Syria used to be backed by the Soviets. So we were careful. But no more.
Syria might have some missiles, but is nowhere near the threat that a hostile Egypt could pose to Israel.
Syria is the only obstacle to peace in Palestine-Israel. Iran is too geographically removed from the Palestinian-Israeli arena to pose an immediate threat, unless, as is currently the case, it is given the bridge, the link the Syria provides, to proxies like Hamas and Hezbollah.
Syria is a major violator of human rights. It sits right next door to a future European Union that includes Turkey.
All these factors ought to make dealing with Syria a priority. But the dereliction of the West in addressing the Syrian cancer all those decades, allowed the metastasis of Hezbollah and Hamas, and provided an apparently successful anti-western model to all the Al-Qaedas and its offshoots around the world...
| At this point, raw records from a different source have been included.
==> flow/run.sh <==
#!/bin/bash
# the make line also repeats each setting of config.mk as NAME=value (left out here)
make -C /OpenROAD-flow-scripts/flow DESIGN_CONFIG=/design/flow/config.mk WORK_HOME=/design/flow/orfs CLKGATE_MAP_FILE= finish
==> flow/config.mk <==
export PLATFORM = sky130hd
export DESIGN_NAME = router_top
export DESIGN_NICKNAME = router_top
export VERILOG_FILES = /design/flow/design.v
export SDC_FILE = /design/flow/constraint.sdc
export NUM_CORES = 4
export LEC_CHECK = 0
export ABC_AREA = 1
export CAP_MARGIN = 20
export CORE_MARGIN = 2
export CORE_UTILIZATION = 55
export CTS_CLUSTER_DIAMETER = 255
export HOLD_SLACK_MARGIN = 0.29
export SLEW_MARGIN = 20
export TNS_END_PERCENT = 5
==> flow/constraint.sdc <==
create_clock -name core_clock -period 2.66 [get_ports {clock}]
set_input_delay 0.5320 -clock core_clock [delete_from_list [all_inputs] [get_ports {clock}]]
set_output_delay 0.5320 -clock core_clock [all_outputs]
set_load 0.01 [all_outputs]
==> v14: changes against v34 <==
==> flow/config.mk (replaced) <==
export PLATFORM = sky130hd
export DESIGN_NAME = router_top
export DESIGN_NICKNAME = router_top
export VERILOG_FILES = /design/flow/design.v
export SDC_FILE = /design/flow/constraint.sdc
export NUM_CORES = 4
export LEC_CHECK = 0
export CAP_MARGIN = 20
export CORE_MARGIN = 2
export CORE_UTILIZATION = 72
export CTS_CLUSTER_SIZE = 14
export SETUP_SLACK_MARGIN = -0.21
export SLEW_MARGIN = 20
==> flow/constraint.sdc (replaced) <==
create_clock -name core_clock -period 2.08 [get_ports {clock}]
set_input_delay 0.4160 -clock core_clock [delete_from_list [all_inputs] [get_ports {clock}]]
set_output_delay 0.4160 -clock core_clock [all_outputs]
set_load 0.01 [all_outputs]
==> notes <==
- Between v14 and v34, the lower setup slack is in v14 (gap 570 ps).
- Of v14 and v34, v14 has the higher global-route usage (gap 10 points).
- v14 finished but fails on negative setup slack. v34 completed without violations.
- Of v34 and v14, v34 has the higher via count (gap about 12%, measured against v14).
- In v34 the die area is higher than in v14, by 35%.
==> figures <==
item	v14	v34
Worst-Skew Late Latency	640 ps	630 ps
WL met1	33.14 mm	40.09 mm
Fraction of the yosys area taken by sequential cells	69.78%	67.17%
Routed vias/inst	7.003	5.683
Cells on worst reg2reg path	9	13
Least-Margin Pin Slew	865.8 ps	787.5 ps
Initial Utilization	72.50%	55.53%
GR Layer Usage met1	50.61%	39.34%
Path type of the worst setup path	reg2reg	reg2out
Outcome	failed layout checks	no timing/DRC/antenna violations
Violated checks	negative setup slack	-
Up to the early to mid-1980s, Syria did use the PLO, then the Lebanese Muslim militias, as proxies, but was otherwise directly involved. Since the mid-1980s, it delegated all its sinister operations to the nascent Hezbollah, Amal, Hamas, anti-peace Palestinians etc... Thus claiming deniability...
But before Syria succeeded in doing this, it had evicted the West from Lebanon, weakened the pro-Western Christians there, and ushered a Muslim-dominated Lebanon. All with Western endorsement and direct support to the Syrian regime.
WHY? What is West afraid of in confronting Syria? What is the West afraid of in breaking the Iran-Syria-Hezbollah chain by eliminating the Syrian link in the middle?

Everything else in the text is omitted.